TASK
Take the line that contains "final | 0.7279 | 1112 | 0.1202 | 40.65" in the data below and each line after it, through the last, and repeat them unchanged.

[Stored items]

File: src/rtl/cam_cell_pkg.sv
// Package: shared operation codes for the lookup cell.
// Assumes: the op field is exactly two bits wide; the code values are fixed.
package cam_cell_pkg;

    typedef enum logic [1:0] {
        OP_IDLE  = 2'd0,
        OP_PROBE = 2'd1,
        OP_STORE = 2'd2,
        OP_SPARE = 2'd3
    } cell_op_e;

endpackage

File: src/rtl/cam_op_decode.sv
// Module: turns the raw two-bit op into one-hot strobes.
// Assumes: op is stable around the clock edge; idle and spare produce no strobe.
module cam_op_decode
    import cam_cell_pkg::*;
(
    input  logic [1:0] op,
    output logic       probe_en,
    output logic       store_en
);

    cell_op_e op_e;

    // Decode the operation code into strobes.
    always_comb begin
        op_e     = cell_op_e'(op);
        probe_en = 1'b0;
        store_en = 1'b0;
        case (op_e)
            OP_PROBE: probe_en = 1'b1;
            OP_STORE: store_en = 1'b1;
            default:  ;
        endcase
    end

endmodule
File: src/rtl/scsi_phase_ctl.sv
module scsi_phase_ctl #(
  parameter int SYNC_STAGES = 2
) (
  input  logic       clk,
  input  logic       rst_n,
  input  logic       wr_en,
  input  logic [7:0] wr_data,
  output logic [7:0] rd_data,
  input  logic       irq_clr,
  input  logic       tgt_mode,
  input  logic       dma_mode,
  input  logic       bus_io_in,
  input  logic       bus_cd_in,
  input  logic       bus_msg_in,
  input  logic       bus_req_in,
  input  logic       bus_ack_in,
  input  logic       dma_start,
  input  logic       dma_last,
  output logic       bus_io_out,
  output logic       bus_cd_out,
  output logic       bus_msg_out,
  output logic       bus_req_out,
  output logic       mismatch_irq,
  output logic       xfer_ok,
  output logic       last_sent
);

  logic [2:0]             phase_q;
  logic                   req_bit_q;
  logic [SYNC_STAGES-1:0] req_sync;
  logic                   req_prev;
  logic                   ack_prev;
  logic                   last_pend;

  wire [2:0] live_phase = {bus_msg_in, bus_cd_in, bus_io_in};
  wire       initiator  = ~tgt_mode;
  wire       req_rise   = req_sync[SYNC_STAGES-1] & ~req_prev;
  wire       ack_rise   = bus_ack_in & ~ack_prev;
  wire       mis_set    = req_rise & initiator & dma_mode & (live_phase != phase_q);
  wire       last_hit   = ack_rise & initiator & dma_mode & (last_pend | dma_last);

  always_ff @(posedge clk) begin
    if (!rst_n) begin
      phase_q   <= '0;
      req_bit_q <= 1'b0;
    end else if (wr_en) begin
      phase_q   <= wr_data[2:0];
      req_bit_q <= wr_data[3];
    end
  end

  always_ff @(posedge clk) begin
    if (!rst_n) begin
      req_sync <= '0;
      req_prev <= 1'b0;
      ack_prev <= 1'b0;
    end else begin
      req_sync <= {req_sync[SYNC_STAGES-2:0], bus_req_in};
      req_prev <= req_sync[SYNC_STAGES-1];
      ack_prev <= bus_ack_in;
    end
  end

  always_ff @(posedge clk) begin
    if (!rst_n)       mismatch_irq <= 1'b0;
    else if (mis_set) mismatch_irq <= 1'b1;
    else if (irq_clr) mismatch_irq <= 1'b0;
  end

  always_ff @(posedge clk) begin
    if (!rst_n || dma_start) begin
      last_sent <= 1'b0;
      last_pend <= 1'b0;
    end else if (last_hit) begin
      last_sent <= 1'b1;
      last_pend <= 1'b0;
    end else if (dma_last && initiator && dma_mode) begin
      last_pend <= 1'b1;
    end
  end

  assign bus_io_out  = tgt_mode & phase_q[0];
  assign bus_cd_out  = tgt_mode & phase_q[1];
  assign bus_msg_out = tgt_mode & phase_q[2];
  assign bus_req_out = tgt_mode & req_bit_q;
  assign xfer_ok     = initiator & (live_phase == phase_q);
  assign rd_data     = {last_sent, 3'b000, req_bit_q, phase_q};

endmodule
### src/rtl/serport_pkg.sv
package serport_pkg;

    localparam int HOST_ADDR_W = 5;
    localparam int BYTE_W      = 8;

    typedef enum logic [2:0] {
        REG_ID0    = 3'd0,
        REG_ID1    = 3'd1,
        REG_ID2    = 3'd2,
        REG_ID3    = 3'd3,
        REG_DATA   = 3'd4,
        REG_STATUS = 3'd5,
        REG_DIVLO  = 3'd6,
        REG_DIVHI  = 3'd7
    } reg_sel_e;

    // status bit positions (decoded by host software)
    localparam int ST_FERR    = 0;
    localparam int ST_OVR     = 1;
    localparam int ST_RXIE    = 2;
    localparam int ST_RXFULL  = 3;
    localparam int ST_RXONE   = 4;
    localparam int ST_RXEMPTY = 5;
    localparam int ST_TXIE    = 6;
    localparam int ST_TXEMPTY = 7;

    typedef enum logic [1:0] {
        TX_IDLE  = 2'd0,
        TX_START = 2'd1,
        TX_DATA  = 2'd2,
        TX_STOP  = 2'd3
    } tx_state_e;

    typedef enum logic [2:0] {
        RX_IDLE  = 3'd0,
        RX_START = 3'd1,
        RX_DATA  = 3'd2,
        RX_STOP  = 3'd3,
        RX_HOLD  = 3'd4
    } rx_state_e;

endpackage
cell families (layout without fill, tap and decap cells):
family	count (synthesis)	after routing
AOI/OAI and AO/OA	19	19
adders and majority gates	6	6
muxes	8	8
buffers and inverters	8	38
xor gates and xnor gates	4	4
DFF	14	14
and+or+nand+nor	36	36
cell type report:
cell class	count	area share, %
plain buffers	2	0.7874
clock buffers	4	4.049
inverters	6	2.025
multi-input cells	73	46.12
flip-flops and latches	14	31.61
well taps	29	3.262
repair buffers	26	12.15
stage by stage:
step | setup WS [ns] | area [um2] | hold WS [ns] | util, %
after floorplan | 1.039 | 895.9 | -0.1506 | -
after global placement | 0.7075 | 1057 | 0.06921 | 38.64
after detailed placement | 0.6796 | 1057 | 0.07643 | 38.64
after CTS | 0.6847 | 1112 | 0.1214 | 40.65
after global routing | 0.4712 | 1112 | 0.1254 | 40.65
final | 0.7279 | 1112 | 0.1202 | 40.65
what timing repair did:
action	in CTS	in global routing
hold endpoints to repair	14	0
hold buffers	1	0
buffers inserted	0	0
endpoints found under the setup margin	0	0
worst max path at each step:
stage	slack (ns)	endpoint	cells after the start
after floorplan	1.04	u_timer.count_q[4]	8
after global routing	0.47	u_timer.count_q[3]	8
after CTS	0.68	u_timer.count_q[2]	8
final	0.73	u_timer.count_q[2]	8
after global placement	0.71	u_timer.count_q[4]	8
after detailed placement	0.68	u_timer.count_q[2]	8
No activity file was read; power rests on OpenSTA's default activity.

OUTPUT FOR THIS EXERCISE
final | 0.7279 | 1112 | 0.1202 | 40.65
what timing repair did:
action	in CTS	in global routing
hold endpoints to repair	14	0
hold buffers	1	0
buffers inserted	0	0
endpoints found under the setup margin	0	0
worst max path at each step:
stage	slack (ns)	endpoint	cells after the start
after floorplan	1.04	u_timer.count_q[4]	8
after global routing	0.47	u_timer.count_q[3]	8
after CTS	0.68	u_timer.count_q[2]	8
final	0.73	u_timer.count_q[2]	8
after global placement	0.71	u_timer.count_q[4]	8
after detailed placement	0.68	u_timer.count_q[2]	8
No activity file was read; power rests on OpenSTA's default activity.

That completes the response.